(23 Mayıs 2005’te NTV.COM.TR'de yayımlanmıştır)

Suha Çalkıvik

Söyleşi fotoğrafları: Süleyman Felamur

 

 

“YILLARCA KAÇAK OYNADIK...”

Ceyhun Canikligil ve Özgür Özdural’ın Kaçak Oyunlar belgeseli, şizofreni hastalarının kendi dünyalarını kendilerinin ifade ettiği bir yapım.

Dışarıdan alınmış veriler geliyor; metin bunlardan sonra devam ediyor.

==> ./design.v <==
`timescale 1ns / 1ps
module Automat(clk, reset, LEU1, LEI5, LEI10, REST1, REST5, ELIBSTICLA);
input clk, reset, LEU1, LEI5, LEI10;
output reg REST5, ELIBSTICLA;
output reg REST1;
reg [2:0] state, nextstate;
parameter s0 = 3'b000;   
parameter s1 = 3'b001;   
parameter s2 = 3'b010;   
parameter s3 = 3'b011;   
parameter s4 = 3'b100;   
parameter s5 = 3'b101;   
parameter s6 = 3'b110;   
parameter s7 = 3'b111;
always @(posedge clk)
begin
    if (reset)
        state <= 3'b000;
    else
        state <= nextstate;
end
always @(state, LEU1, LEI5, LEI10)
begin
   REST1 = 0; REST5 = 0; ELIBSTICLA = 0;
   case (state)
   s0: begin
        if(LEU1)
            begin nextstate <= s1; REST1 = 0; REST5 = 0; ELIBSTICLA = 0; end
        if(LEI5)
            begin nextstate <= s4; REST1 = 1; REST5 = 0; ELIBSTICLA = 0; end
        if(LEI10)
            begin nextstate <= s3; REST1 = 0; REST5 = 1; ELIBSTICLA = 0; end
        end
   s1: begin
        if(LEU1)
            begin nextstate <= s2; REST1 = 0; REST5 = 0; ELIBSTICLA = 0; end
       end
   s2: begin
        if(LEU1)
            begin nextstate <= s5; REST1 = 0; REST5 = 0; ELIBSTICLA = 0; end
        end
   s3: begin nextstate <= s4; REST1 = 1; REST5 = 0; ELIBSTICLA = 0; end
   s4: begin nextstate <= s5; REST1 = 1; REST5 = 0; ELIBSTICLA = 0; end
   s5: begin nextstate <= s0; REST1 = 0; REST5 = 0; ELIBSTICLA = 1; end
   default: begin nextstate <= s0; REST1 = 0; REST5 = 0; ELIBSTICLA = 0; end 
   endcase
end
endmodule
==> ./run.sh <==
#!/bin/bash
# OpenROAD 26Q1-2900-gdf79404cd8, Yosys 0.63+post, stock flow scripts
make -C /OpenROAD-flow-scripts/flow DESIGN_CONFIG=/design/flow/config.mk WORK_HOME=/design/flow/orfs finish
==> ./config.mk <==
export PLATFORM = sky130hd
export DESIGN_NAME = Automat
export DESIGN_NICKNAME = Automat
export VERILOG_FILES = /design/flow/design.v
export SDC_FILE = /design/flow/constraint.sdc
export NUM_CORES = 4
export LEC_CHECK = 1
export CORE_AREA = 10 10 70 70
export DIE_AREA = 0 0 80 80
==> ./constraint.sdc <==
current_design Automat

set clk_period 1.4
set clk_io_pct 0.2

create_clock -name clk0 -period $clk_period [get_ports {clk}]

set non_clock_inputs [all_inputs -no_clocks]
set_input_delay [expr $clk_period * $clk_io_pct] -clock clk0 $non_clock_inputs
set_output_delay [expr $clk_period * $clk_io_pct] -clock clk0 [all_outputs]
==> impl_metrics.ini <==
; implementation run metrics
[run_status]
status = finished clean

[worst_setup_path]
crit_path_start_kind = flip-flop
cp-end-kind = primary output
worstSetupPathType = reg2out
critPathMaxFanout = 4
critPathMaxStageDelay_ns = 0.34
cp.arrival_ns = 1.05
crit_required_ns = 1.12
path_cells = buf_4 -> nor4b_2 -> buf_2
slowest_stage = dfxtp_4

[yosys]
flop_cell = dlxtn_1
syn_area_um2 = 211
top_area_cell = dfxtp_1
numSynthFlops = 6
async_flop_share_pct = 0
syn_avg_cell_area_um2 = 8.46
ys_cells = 25
area_leaders = dfxtp_1 (28%), dlxtn_1 (21%), nor2b_1 (12%)
common_cells = nor2b_1 (4), dfxtp_1 (3), dlxtn_1 (3), nor2_1 (3), o21ai_0 (3)
synth_cells = 25
yosysMostFrequentCell = nor2b_1
yosys-stat-area_um2 = 211
synth_cell_types = 13
ys_warn_count = 1
enable_flop_cells = 0
yosys.area.top_type_share_pct = 28.4

[cells_and_area]
comb_area_um2 = 128
finalNonFillerCells = 88
syn_to_final_growth_pct = 104
layout.area.seq_um2 = 114
fillCellCount = 396
drive_above_1_share_pct = 45.2

[detailed_routing]
drc_errors = 0
drt-total-wl_um = 624
detail-route-antenna-nets = 0
avgViaCountPerCell = 2.59
avgRoutedWirePerCell_um = 7.09
drtIter0Drc = 9
firstDrtPassIters = 2
vias = 228
antenna_cells = 0

[placement]
port_buffers = 7
dp_hpwl_um = 472
gp_congestion = 0.720
dp_cells = 82

[floorplanning]
die_y_um = 80
core_area_um2 = 3420
pin_count = 8
die-area_um2 = 6400
rows = 21
fp_util_pct = 6.19
die_w_um = 80

[timing]
slew_violations = 0
final_hold_viol_count = 0
setup_violations = 0
fin_crit_ns = 1.33
finalClockPeriodUsage_pct = 95.1
untimed_endpoints = 3
rsz0062_at_grt = false
worstMarginPinSlew_ns = 0.177
slew-limit-headroom_pct = 88.1
tns_ns = 0
unclocked_regs = 3
fmaxAchievable_ghz = 0.751

[clocking]
cts_buffers = 3
clock_path_buffers = 2
clock-root-buffer = clkbuf_4
cts_tree = yes
clkTransAtPathRegs_ns = 0.04
htree_levels = 1
ctsHoldBuffers = 0

[min_path]
hold_end = state[2]
min-delay-start = reset
min_path_type = in2reg
holdPathStages = 2

[power]
power_density_nw_per_um2 = 706
ir_drop_uv = 123
cellLeakagePower_nw = 0.187

[global_routing]
gr-total-overflow = 0
grt_pass1_wl_um = 1040
grt_max_degree = 9
grt_pass1_vias = 231
grt_usage_pct = 1.95
antenna_found_initial = 0

[run]
warning_count = 25
cap_violations = 0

Kaçak Oyunlar, şizofrenisi olan insanların kendilerini anlattıkları belgesel bir film. Yaşamları doktor, hastane, ev ve önyargılı toplum dörtgenine sıkışmış şizofrenlerin “bir dernek” çatısı altında kendi yaşamlarına sahip çıkma çalışmalarının olumlu bir sonucu olan Şizofreni Dostları Derneği’nin halk oyunları ekibi 2004’ün Haziran ayında Hollanda’nın Zaandam şehrinde “Wij Dansen Samen – Birlikte Dans Ediyoruz” isimli gösteriye davet edilir. Filmin yönetmenleri Ceyhun Canikligil ve Özgür Özdural da iki kamera ile bu geziye katılırlar.  Genelde şizofreni hastaları kitaplardan okunduğu gibi ya da hastalığın atak yaptığı andaki korkmuş ve panik dolu halleri ile değerlendirilir. Bu anlamda, Kaçak Oyunlar şizofreniyi yeniden tanımlamaya çalışan bir çalışma. Filmin en önemli ve çarpıcı sahneleri, kişilerin, hastalıklarının bilincinde olarak  kendi yaşam mücadelelerini anlattıkları röportajlar. Filmin kurgusunda tempo, bir an olsun düşmüyor. Kaçak Oyunlar adı, ekiple yapılan konuşmalar sırasında kendini ifade eden birinin cümlesinden doğmuş: “Yıllarca kaçak oynadık…”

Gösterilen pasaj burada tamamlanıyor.